> _MATERIALS PROVIDED_:
□ □ □ □

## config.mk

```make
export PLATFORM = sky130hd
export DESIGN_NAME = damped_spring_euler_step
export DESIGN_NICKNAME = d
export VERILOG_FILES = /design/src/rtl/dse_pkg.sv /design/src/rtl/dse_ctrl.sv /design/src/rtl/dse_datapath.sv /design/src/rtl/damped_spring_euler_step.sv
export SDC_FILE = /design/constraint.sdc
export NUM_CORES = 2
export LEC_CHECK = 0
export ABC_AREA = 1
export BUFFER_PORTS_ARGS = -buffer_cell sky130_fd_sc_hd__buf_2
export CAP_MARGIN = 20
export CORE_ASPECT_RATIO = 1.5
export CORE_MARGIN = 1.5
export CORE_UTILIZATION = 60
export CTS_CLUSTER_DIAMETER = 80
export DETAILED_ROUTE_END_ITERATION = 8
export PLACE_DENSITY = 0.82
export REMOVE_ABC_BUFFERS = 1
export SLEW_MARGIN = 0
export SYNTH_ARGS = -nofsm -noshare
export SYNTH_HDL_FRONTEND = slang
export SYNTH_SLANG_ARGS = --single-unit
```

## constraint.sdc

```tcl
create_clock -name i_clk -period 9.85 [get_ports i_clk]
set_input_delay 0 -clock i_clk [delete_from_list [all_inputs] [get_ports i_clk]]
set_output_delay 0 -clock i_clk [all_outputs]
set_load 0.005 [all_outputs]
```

□ □ □ □

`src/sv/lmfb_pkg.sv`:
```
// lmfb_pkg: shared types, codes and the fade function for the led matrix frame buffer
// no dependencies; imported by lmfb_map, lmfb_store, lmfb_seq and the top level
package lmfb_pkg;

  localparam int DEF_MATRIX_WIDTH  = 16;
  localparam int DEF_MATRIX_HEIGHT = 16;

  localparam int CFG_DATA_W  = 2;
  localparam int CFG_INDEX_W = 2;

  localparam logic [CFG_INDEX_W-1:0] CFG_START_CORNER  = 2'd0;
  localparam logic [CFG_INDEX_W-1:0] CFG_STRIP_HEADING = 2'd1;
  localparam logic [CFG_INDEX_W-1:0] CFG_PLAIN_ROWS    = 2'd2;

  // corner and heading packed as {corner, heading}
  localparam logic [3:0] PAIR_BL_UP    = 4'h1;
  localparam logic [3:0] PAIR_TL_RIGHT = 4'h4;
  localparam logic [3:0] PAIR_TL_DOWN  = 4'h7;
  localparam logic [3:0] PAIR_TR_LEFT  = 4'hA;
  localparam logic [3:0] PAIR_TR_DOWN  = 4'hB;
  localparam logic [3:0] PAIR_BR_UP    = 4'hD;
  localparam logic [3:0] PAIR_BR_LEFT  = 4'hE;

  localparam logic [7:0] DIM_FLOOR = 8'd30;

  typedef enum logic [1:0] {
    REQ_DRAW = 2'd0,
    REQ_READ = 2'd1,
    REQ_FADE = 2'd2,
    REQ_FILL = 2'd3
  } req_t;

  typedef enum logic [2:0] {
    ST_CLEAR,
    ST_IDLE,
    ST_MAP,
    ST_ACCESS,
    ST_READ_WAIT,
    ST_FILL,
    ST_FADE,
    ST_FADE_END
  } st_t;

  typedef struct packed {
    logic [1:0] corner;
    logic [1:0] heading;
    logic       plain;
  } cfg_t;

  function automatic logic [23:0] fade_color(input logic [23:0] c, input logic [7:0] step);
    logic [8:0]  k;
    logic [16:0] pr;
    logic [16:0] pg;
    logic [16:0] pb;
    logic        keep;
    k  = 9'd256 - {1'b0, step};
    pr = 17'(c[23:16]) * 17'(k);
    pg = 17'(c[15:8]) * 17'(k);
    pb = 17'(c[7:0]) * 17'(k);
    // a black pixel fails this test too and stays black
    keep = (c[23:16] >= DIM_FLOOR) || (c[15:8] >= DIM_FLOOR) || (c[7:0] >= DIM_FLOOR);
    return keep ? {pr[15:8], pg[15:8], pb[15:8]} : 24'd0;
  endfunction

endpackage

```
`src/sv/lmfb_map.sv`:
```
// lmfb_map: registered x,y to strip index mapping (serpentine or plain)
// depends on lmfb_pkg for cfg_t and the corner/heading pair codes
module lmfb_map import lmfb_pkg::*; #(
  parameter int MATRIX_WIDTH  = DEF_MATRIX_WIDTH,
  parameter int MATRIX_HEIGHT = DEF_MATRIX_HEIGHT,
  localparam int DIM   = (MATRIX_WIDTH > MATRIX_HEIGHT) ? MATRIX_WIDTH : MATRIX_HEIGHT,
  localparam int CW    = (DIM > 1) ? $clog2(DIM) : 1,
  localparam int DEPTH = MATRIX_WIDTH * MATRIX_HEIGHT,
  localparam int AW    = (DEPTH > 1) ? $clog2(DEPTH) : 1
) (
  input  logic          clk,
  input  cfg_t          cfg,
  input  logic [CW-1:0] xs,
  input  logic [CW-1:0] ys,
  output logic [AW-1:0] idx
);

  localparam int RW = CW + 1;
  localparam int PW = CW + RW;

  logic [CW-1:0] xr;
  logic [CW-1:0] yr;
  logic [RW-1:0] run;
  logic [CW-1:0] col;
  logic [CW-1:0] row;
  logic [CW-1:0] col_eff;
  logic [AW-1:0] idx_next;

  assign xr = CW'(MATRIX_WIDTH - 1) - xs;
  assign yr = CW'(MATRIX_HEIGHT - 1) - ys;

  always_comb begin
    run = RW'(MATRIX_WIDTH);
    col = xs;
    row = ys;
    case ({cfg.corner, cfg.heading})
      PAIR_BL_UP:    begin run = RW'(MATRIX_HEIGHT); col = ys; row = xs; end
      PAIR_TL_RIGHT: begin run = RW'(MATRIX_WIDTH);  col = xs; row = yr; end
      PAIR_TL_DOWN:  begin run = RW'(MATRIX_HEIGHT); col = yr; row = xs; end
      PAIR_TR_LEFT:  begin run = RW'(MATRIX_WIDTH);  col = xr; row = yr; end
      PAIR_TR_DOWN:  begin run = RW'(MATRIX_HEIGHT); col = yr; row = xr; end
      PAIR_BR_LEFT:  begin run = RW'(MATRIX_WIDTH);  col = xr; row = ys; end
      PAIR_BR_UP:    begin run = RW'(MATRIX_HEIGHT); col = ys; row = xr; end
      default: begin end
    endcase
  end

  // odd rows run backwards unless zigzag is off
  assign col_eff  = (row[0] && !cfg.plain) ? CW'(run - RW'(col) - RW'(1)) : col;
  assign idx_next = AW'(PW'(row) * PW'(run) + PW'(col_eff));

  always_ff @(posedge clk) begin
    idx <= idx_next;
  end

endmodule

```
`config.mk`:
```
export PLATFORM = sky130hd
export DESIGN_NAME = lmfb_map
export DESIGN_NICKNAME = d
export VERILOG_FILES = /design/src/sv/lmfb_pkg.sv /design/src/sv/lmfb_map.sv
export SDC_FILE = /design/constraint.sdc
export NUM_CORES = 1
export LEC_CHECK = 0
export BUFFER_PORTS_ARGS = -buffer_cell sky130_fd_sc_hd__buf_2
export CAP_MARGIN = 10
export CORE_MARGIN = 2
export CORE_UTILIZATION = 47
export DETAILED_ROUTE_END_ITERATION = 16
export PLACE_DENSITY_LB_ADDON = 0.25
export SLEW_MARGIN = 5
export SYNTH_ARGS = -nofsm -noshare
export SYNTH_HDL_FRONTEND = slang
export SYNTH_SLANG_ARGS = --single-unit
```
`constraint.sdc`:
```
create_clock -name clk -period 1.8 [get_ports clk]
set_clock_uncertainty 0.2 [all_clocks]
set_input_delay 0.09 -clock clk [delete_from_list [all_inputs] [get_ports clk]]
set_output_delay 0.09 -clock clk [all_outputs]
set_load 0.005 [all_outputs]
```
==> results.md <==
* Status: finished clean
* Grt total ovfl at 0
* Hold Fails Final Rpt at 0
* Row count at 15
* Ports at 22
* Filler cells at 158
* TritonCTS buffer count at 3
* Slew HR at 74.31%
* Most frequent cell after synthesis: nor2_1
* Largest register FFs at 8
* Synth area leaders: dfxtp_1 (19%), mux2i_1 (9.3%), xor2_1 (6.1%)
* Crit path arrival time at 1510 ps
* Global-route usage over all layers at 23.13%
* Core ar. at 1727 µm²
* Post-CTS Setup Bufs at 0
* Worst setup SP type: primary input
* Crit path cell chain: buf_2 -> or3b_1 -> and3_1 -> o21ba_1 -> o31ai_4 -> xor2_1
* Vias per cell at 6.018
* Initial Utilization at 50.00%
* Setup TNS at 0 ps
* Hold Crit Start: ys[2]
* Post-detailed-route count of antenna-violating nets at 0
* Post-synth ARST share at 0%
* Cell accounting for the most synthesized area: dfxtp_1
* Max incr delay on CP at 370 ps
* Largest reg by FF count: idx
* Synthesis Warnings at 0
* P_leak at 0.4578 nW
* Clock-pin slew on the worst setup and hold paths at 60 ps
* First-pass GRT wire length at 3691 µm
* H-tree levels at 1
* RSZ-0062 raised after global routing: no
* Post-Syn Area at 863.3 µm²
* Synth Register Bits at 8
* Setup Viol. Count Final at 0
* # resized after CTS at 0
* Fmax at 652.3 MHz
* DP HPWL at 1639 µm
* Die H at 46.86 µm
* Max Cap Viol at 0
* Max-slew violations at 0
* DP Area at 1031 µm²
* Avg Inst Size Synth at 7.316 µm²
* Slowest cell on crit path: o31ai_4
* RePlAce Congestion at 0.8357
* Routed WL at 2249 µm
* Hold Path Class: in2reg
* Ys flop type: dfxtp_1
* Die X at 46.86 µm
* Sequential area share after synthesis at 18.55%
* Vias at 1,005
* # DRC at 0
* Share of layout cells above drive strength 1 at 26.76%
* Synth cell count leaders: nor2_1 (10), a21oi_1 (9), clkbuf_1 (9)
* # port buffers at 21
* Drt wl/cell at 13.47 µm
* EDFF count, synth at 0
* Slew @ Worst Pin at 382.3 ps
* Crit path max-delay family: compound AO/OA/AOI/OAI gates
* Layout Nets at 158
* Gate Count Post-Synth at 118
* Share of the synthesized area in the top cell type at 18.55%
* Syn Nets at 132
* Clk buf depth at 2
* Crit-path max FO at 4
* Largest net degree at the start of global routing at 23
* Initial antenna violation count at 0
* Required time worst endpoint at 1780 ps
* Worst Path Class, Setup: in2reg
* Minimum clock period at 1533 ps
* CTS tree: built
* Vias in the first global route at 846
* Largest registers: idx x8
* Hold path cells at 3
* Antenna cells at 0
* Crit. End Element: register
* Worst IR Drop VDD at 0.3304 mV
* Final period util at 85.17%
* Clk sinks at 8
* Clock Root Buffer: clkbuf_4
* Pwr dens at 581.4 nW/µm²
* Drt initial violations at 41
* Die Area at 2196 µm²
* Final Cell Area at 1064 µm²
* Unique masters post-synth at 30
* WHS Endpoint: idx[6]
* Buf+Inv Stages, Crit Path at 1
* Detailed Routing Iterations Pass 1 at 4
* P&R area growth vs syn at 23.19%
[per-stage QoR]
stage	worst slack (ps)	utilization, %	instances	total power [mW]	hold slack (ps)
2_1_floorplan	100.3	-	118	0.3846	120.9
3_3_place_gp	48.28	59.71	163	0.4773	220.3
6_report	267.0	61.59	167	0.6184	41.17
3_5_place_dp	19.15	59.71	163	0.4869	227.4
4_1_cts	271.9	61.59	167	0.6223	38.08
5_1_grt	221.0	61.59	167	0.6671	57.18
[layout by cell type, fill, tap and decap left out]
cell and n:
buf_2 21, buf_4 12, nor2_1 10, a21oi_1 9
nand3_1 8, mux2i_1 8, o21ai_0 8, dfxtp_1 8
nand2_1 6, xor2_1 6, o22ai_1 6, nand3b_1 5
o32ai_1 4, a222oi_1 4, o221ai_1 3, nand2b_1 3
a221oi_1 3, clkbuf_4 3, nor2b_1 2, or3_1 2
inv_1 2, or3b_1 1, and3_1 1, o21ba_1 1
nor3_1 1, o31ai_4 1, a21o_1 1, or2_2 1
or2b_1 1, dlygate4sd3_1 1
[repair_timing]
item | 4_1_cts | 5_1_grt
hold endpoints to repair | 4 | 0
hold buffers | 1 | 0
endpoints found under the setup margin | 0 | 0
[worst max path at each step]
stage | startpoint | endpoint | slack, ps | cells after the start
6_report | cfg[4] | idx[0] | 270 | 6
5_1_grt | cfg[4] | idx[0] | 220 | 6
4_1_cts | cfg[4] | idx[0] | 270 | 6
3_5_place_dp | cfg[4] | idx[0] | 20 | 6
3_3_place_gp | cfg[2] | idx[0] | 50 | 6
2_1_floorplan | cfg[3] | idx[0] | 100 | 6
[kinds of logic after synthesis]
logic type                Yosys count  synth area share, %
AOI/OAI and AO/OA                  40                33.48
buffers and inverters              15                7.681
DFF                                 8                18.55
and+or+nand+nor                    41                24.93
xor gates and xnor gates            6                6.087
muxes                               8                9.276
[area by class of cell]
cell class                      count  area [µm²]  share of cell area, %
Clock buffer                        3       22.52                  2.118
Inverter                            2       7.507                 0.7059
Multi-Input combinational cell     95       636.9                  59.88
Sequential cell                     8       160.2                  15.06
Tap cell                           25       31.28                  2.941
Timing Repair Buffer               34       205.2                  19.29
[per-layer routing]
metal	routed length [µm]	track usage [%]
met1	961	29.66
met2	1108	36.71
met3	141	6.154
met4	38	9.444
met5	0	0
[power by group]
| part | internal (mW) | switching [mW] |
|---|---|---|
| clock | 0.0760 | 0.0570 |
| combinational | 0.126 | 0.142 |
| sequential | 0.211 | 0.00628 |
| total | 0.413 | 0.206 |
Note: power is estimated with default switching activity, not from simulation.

□ □ □ □

> _WORK ITEM_:
Above are the records. Print exactly, and only, the lines from the line with "levels at 1" to the line with "(9), clkbuf_1 (9)", both inclusive.

> _EXERCISE RESULT_:
* H-tree levels at 1
* RSZ-0062 raised after global routing: no
* Post-Syn Area at 863.3 µm²
* Synth Register Bits at 8
* Setup Viol. Count Final at 0
* # resized after CTS at 0
* Fmax at 652.3 MHz
* DP HPWL at 1639 µm
* Die H at 46.86 µm
* Max Cap Viol at 0
* Max-slew violations at 0
* DP Area at 1031 µm²
* Avg Inst Size Synth at 7.316 µm²
* Slowest cell on crit path: o31ai_4
* RePlAce Congestion at 0.8357
* Routed WL at 2249 µm
* Hold Path Class: in2reg
* Ys flop type: dfxtp_1
* Die X at 46.86 µm
* Sequential area share after synthesis at 18.55%
* Vias at 1,005
* # DRC at 0
* Share of layout cells above drive strength 1 at 26.76%
* Synth cell count leaders: nor2_1 (10), a21oi_1 (9), clkbuf_1 (9)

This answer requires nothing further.